Il nostro Bel Paese è ben lontano dall’essere “in regola” con il detto “tutto il Mondo è paese”.Nelle città e grandi città italiane si può notare come gli spazi siano utilizzati male e la mobilità sia di gran lunga inferiore a quella delle metropoli d’oltralpe. I tempi di spostamento sono disumani, costringono a ore di attesa al giorno, tempo perso. Se si trascorrono due ore al giorno in metropolitana o in autobus, ammesso che questi siano in orario e non si facciano anche attendere, si sarà trascorso più di un mese. A fare cosa? Ad aspettare di arrivare.. La situazione delle cittadine e dei paesi è invece tutta un’altra storia. La vita è più calma ed è lontana dallo stress metropolitano.
Se però parliamo di spazi a disposizione, intesi nel senso di possibili attività e prospettive, la situazione si ribalta bruscamente.

Mobilità per il Cittadino

Chi è tranquillo nel suo piccolo centro urbano perchè può gestire il suo tempo come meglio crede diventa irrequieto pensando che di quel tempo non sa che farsene senza neanche una modesta scelta per la propria autodeterminazione.
Mentre i “cugini di città” potranno, nonostante il tempo inferiore a disposizione, sentirsi liberi di esprimere il proprio stile di vita e la propria prospettiva come meglio credono.

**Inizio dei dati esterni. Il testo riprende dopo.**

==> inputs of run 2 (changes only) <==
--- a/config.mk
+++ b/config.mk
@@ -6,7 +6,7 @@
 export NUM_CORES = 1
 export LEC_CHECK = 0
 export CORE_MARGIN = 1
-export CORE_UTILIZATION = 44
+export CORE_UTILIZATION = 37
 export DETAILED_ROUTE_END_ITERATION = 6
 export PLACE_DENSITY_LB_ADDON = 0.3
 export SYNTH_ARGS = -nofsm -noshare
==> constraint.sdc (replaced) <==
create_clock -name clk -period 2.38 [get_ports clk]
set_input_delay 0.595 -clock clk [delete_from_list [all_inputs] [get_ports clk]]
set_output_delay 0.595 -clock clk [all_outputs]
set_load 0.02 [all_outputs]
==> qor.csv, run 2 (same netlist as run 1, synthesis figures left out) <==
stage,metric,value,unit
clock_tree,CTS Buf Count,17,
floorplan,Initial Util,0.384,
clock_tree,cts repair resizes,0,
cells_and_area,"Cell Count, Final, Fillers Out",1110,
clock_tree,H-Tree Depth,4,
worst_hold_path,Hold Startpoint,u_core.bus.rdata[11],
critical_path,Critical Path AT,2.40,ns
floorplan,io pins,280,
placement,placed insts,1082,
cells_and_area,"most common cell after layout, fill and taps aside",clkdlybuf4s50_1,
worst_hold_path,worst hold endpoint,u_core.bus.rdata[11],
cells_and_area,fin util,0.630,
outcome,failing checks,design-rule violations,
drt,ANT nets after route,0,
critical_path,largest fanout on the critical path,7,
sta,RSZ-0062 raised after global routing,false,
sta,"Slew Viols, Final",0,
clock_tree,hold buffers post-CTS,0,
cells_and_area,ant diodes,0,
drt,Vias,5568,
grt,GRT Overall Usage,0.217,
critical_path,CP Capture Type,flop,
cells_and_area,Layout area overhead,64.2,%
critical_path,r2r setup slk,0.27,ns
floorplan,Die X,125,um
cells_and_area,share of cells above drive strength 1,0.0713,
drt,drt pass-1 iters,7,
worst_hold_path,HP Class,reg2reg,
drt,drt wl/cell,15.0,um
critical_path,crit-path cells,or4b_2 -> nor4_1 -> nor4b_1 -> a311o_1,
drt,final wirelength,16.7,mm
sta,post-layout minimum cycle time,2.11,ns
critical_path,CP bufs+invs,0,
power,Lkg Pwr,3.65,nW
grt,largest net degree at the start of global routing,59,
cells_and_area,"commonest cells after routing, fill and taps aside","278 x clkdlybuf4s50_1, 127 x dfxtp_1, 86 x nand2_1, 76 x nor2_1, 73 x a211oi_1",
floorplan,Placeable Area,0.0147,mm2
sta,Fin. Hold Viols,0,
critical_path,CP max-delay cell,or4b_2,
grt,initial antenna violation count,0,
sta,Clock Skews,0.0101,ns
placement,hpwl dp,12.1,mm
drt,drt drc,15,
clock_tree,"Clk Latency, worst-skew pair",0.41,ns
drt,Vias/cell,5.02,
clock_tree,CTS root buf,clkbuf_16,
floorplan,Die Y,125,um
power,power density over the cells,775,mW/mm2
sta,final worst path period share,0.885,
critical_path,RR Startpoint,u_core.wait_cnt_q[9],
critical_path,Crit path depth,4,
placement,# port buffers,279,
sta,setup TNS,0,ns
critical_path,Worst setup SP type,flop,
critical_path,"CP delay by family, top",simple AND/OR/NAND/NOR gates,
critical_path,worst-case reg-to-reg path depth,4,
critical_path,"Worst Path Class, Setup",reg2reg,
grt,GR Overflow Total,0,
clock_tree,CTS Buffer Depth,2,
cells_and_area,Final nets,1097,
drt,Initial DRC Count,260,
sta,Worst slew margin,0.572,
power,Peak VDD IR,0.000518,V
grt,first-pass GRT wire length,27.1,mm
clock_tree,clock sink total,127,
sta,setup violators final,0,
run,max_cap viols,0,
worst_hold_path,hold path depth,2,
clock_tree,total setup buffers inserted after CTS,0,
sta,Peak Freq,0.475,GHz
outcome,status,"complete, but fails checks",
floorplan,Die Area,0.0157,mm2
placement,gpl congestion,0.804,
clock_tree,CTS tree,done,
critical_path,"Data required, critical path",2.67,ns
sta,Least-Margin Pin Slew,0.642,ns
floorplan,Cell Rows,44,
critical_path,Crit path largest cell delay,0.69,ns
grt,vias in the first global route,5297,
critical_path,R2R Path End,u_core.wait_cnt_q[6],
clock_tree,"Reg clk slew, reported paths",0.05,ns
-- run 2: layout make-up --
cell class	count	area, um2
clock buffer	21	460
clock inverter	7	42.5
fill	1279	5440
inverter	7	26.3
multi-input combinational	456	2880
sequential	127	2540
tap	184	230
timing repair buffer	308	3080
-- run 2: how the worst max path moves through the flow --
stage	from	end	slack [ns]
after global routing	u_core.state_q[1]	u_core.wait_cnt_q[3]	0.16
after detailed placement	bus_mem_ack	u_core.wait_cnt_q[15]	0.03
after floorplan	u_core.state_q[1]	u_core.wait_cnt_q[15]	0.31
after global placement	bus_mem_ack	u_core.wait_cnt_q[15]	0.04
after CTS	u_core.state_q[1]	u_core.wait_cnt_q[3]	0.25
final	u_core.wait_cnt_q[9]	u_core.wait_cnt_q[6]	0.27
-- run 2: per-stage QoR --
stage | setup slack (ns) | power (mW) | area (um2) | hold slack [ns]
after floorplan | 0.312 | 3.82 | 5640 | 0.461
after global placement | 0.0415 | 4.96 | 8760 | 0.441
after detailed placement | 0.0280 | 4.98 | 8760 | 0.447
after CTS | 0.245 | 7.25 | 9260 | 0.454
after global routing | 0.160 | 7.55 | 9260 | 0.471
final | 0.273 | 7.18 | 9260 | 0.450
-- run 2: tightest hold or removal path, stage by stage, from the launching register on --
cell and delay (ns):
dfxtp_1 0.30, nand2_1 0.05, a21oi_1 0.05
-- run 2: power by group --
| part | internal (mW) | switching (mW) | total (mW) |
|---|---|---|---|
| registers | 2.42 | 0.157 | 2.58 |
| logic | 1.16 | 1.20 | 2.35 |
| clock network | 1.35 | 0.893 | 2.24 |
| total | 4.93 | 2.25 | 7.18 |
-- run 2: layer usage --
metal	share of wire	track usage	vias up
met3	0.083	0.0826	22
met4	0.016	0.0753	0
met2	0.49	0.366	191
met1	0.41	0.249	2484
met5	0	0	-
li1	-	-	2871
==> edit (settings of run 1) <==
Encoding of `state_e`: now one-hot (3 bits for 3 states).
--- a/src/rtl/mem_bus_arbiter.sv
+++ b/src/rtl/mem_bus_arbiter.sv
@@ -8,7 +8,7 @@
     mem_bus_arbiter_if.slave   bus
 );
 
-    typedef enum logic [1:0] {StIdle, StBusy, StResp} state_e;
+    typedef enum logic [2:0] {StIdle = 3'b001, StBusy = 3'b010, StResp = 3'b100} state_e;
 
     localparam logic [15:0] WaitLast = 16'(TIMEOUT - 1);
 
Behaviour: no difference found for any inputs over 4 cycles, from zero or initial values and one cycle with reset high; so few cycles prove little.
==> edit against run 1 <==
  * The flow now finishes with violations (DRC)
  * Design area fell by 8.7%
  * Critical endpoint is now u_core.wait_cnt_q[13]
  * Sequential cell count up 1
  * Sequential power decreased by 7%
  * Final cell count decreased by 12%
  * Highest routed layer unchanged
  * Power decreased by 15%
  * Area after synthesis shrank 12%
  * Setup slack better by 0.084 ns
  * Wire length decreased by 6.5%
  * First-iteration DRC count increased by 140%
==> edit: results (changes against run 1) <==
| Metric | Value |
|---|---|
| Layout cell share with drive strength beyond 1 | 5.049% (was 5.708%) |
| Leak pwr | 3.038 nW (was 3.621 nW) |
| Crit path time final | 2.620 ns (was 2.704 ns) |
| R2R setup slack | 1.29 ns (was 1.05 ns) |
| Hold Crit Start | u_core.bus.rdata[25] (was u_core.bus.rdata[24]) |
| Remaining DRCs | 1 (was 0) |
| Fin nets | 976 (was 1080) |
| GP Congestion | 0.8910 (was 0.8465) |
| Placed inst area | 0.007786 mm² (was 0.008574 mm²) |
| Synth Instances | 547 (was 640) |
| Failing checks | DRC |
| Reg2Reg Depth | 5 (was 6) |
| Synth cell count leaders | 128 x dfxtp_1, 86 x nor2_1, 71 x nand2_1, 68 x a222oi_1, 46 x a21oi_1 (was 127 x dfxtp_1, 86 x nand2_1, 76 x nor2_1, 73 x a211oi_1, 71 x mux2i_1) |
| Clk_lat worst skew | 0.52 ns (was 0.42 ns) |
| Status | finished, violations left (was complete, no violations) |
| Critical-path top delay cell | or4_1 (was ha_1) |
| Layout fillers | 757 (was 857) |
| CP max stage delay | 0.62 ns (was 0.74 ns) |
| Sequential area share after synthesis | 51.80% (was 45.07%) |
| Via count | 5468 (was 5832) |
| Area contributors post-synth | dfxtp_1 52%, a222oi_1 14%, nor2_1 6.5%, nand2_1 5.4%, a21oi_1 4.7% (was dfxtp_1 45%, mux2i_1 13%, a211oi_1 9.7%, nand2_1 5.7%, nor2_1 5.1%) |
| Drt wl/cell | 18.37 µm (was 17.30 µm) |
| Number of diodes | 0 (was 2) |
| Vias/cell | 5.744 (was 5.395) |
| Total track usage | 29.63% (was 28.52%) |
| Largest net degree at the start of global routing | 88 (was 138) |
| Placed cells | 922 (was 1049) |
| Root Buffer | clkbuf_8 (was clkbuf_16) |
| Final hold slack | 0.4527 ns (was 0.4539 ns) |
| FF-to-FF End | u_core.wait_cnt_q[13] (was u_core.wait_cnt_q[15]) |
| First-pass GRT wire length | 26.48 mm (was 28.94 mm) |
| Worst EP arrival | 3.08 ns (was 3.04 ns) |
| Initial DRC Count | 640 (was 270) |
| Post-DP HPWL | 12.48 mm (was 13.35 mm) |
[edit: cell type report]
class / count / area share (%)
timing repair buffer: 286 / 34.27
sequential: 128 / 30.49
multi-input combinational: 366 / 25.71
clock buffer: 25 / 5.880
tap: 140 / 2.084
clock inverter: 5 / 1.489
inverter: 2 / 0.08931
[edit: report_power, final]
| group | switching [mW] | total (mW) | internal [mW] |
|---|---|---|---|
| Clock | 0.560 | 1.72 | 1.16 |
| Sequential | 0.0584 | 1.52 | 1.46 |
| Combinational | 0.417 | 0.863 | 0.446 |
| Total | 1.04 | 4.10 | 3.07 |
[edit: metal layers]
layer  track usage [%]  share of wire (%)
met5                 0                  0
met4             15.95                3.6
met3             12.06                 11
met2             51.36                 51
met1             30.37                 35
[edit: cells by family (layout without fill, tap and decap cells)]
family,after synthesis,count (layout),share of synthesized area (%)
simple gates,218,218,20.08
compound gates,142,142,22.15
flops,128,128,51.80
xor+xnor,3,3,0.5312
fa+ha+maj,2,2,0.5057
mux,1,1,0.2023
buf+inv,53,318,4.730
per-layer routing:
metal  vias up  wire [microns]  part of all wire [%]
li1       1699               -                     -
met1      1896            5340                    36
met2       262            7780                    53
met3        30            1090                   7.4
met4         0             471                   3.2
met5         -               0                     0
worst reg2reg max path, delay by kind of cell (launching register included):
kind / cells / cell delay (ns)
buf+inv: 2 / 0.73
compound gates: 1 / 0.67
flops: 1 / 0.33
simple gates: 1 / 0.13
**src/rtl/mmu_tile_loader.sv**
```systemverilog
// Operand/result sequencer around the matrix-multiply unit: assembles the A, B and C banks
// from a serial element stream, runs the MMU and streams the result back out row-major.
module mmu_tile_loader #(
    parameter int NUM_ROWS_A = 1,
    parameter int NUM_COLS_A = 1,
    parameter int NUM_COLS_B = 1,
    parameter int DATA_WIDTH = 16,
    parameter int FIXED_PNT  = 8,
    parameter int TIMEOUT    = 16
) (
    input  logic                                                    clk,
    input  logic                                                    rst_n,
    input  logic                                                    in_valid,
    output logic                                                    in_ready,
    input  logic [DATA_WIDTH-1:0]                                   in_data,
    input  logic                                                    use_accum,
    output logic                                                    mmu_enable,
    output logic [NUM_ROWS_A-1:0][NUM_COLS_A-1:0][DATA_WIDTH-1:0]   mmu_mat_in1,
    output logic [NUM_COLS_A-1:0][NUM_COLS_B-1:0][DATA_WIDTH-1:0]   mmu_mat_in2,
    output logic [NUM_ROWS_A-1:0][NUM_COLS_B-1:0][DATA_WIDTH-1:0]   mmu_mat_in_accum,
    input  logic                                                    mmu_data_ready,
    input  logic [NUM_ROWS_A-1:0][NUM_COLS_B-1:0][DATA_WIDTH-1:0]   mmu_mat_out,
    output logic                                                    out_valid,
    input  logic                                                    out_ready,
    output logic [DATA_WIDTH-1:0]                                   out_data,
    output logic                                                    out_last,
    output logic                                                    busy,
    output logic                                                    done,
    output logic                                                    timeout_err
);

    localparam int A_N    = NUM_ROWS_A * NUM_COLS_A;
    localparam int B_N    = NUM_COLS_A * NUM_COLS_B;
    localparam int R_N    = NUM_ROWS_A * NUM_COLS_B;
    localparam int MAX_AB = (A_N > B_N) ? A_N : B_N;
    localparam int MAX_N  = (MAX_AB > R_N) ? MAX_AB : R_N;
    localparam int IDX_W  = (MAX_N > 1) ? $clog2(MAX_N) : 1;
    localparam int TMO_W  = (TIMEOUT > 1) ? $clog2(TIMEOUT) : 1;

    if (FIXED_PNT >= DATA_WIDTH) begin : g_bad_fixed_pnt
        $error("FIXED_PNT must leave at least one integer bit");
    end

    typedef enum logic [2:0] {
        ST_IDLE    = 3'd0,
        ST_LOAD_A  = 3'd1,
        ST_LOAD_B  = 3'd2,
        ST_LOAD_C  = 3'd3,
        ST_COMPUTE = 3'd4,
        ST_CAPTURE = 3'd5,
        ST_DRAIN   = 3'd6
    } state_t;

    state_t                          state_r, state_s;
    logic [IDX_W-1:0]                idx_r;
    logic [TMO_W-1:0]                tmo_r;
    logic                            use_accum_r;
    logic [A_N-1:0][DATA_WIDTH-1:0]  a_bank_r;
    logic [B_N-1:0][DATA_WIDTH-1:0]  b_bank_r;
    logic [R_N-1:0][DATA_WIDTH-1:0]  c_bank_r;
    logic [R_N-1:0][DATA_WIDTH-1:0]  res_r;
    logic [R_N-1:0][DATA_WIDTH-1:0]  mat_out_s;
    logic [DATA_WIDTH-1:0]           out_data_r;
    logic                            out_last_r;
    logic in_ready_r, mmu_enable_r, out_valid_r, busy_r, done_r, timeout_err_r;
    logic in_ready_s, mmu_enable_s, out_valid_s, busy_s, done_s, timeout_err_s;
    logic in_acc_s, hs_s, a_last_s, b_last_s, c_last_s, r_last_s, tmo_hit_s;

    // Handshake qualifiers use the registered ready/valid so they match what the peers see.
    assign in_acc_s  = in_valid && in_ready_r;
    assign hs_s      = out_valid_r && out_ready;
    assign a_last_s  = (idx_r == IDX_W'(A_N - 1));
    assign b_last_s  = (idx_r == IDX_W'(B_N - 1));
    assign c_last_s  = (idx_r == IDX_W'(R_N - 1));
    assign r_last_s  = (idx_r == IDX_W'(R_N - 1));
    assign tmo_hit_s = (tmo_r == TMO_W'(TIMEOUT - 1));
    assign mat_out_s = mmu_mat_out;

    // State register.
    always_ff @(posedge clk or negedge rst_n) begin
        if (!rst_n) begin
            state_r <= ST_IDLE;
        end else begin
            state_r <= state_s;
        end
    end

    // Next-state logic.
    always_comb begin
        state_s = state_r;
        case (state_r)
            ST_IDLE: begin
                if (in_acc_s) state_s = (A_N == 1) ? ST_LOAD_B : ST_LOAD_A;
                else          state_s = ST_IDLE;
            end
            ST_LOAD_A: begin
                if (in_acc_s && a_last_s) state_s = ST_LOAD_B;
                else                      state_s = ST_LOAD_A;
            end
            ST_LOAD_B: begin
                if (in_acc_s && b_last_s) state_s = use_accum_r ? ST_LOAD_C : ST_COMPUTE;
                else                      state_s = ST_LOAD_B;
            end
            ST_LOAD_C: begin
                if (in_acc_s && c_last_s) state_s = ST_COMPUTE;
                else                      state_s = ST_LOAD_C;
            end
            ST_COMPUTE: begin
                if (mmu_data_ready) state_s = ST_CAPTURE;
                else if (tmo_hit_s) state_s = ST_IDLE;
                else                state_s = ST_COMPUTE;
            end
            ST_CAPTURE: state_s = ST_DRAIN;
            ST_DRAIN: begin
                if (hs_s && r_last_s) state_s = ST_IDLE;
                else                  state_s = ST_DRAIN;
            end
            default: state_s = ST_IDLE;
        endcase
    end

    // Output decode from the upcoming state so the control outputs leave a register.
    always_comb begin
        in_ready_s    = (state_s == ST_IDLE) || (state_s == ST_LOAD_A) ||
                        (state_s == ST_LOAD_B) || (state_s == ST_LOAD_C);
        mmu_enable_s  = (state_s == ST_COMPUTE);
        out_valid_s   = (state_s == ST_DRAIN);
        busy_s        = (state_s != ST_IDLE);
        done_s        = (state_r == ST_DRAIN) && hs_s && r_last_s;
        timeout_err_s = (state_r == ST_COMPUTE) && !mmu_data_ready && tmo_hit_s;
    end

    // Control output registers.
    always_ff @(posedge clk or negedge rst_n) begin
        if (!rst_n) begin
            in_ready_r    <= 1'b0;
            mmu_enable_r  <= 1'b0;
            out_valid_r   <= 1'b0;
            busy_r        <= 1'b0;
            done_r        <= 1'b0;
            timeout_err_r <= 1'b0;
        end else begin
            in_ready_r    <= in_ready_s;
            mmu_enable_r  <= mmu_enable_s;
            out_valid_r   <= out_valid_s;
            busy_r        <= busy_s;
            done_r        <= done_s;
            timeout_err_r <= timeout_err_s;
        end
    end

    // Bank loading, timeout counting, result capture and drain sequencing.
    always_ff @(posedge clk or negedge rst_n) begin
        if (!rst_n) begin
            idx_r       <= {IDX_W{1'b0}};
            tmo_r       <= {TMO_W{1'b0}};
            use_accum_r <= 1'b0;
            a_bank_r    <= {(A_N*DATA_WIDTH){1'b0}};
            b_bank_r    <= {(B_N*DATA_WIDTH){1'b0}};
            c_bank_r    <= {(R_N*DATA_WIDTH){1'b0}};
            res_r       <= {(R_N*DATA_WIDTH){1'b0}};
            out_data_r  <= {DATA_WIDTH{1'b0}};
            out_last_r  <= 1'b0;
        end else begin
            case (state_r)
                ST_IDLE: begin
                    if (in_acc_s) begin
                        a_bank_r[0] <= in_data;
                        use_accum_r <= use_accum;
                        idx_r       <= (A_N == 1) ? {IDX_W{1'b0}} : IDX_W'(1);
                    end
                end
                ST_LOAD_A: begin
                    if (in_acc_s) begin
                        for (int k = 0; k < A_N; k++) begin
                            if (idx_r == IDX_W'(k)) a_bank_r[k] <= in_data;
                        end
                        idx_r <= a_last_s ? {IDX_W{1'b0}} : idx_r + IDX_W'(1);
                    end
                end
                ST_LOAD_B: begin
                    if (in_acc_s) begin
                        for (int k = 0; k < B_N; k++) begin
                            if (idx_r == IDX_W'(k)) b_bank_r[k] <= in_data;
                        end
                        if (b_last_s) begin
                            idx_r <= {IDX_W{1'b0}};
                            tmo_r <= {TMO_W{1'b0}};
                            if (!use_accum_r) c_bank_r <= {(R_N*DATA_WIDTH){1'b0}};
                        end else begin
                            idx_r <= idx_r + IDX_W'(1);
                        end
                    end
                end
                ST_LOAD_C: begin
                    if (in_acc_s) begin
                        for (int k = 0; k < R_N; k++) begin
                            if (idx_r == IDX_W'(k)) c_bank_r[k] <= in_data;
                        end
                        if (c_last_s) begin
                            idx_r <= {IDX_W{1'b0}};
                            tmo_r <= {TMO_W{1'b0}};
                        end else begin
                            idx_r <= idx_r + IDX_W'(1);
                        end
                    end
                end
                ST_COMPUTE: tmo_r <= tmo_r + TMO_W'(1);
                ST_CAPTURE: begin
                    // The MMU result register has settled one edge after its ready pulse.
                    res_r      <= mmu_mat_out;
                    out_data_r <= mat_out_s[0];
                    out_last_r <= (R_N == 1);
                    idx_r      <= {IDX_W{1'b0}};
                end
                ST_DRAIN: begin
                    if (hs_s) begin
                        if (r_last_s) begin
                            idx_r      <= {IDX_W{1'b0}};
                            out_data_r <= {DATA_WIDTH{1'b0}};
                            out_last_r <= 1'b0;
                        end else begin
                            idx_r <= idx_r + IDX_W'(1);
                            for (int k = 0; k < R_N; k++) begin
                                if (idx_r + IDX_W'(1) == IDX_W'(k)) out_data_r <= res_r[k];
                            end
                            out_last_r <= (idx_r + IDX_W'(1) == IDX_W'(R_N - 1));
                        end
                    end
                end
                default: idx_r <= {IDX_W{1'b0}};
            endcase
        end
    end

    assign in_ready         = in_ready_r;
    assign mmu_enable       = mmu_enable_r;
    assign mmu_mat_in1      = a_bank_r;
    assign mmu_mat_in2      = b_bank_r;
    assign mmu_mat_in_accum = c_bank_r;
    assign out_valid        = out_valid_r;
    assign out_data         = out_data_r;
    assign out_last         = out_last_r;
    assign busy             = busy_r;
    assign done             = done_r;
    assign timeout_err      = timeout_err_r;

endmodule

```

Sono questi i problemi che ogni giorno affliggono gli italiani, col tempo poi non ci si fa più caso, forse, ma certo nel profondo tutti sentono l’esigenza di gestire la propria esistenza nel miglior modo possibile.
In questa direzione si dovrebbe muovere la politica, in attuazione dell’articolo 3 della nostra meravigliosa Costituzione che così recita: “Tutti i cittadini hanno pari dignità sociale e sono eguali davanti alla legge, senza distinzione di sesso, di razza, di lingua, di religione, di opinioni politiche, di condizioni personali e sociali. E’ compito della Repubblica rimuovere gli ostacoli di ordine economico e sociale che, limitando di fatto la libertà e l’uguaglianza dei cittadini, impediscono il pieno sviluppo della persona umana e l’effettiva partecipazione di tutti i lavoratori all’organizzazione politica, economica e sociale del Paese”.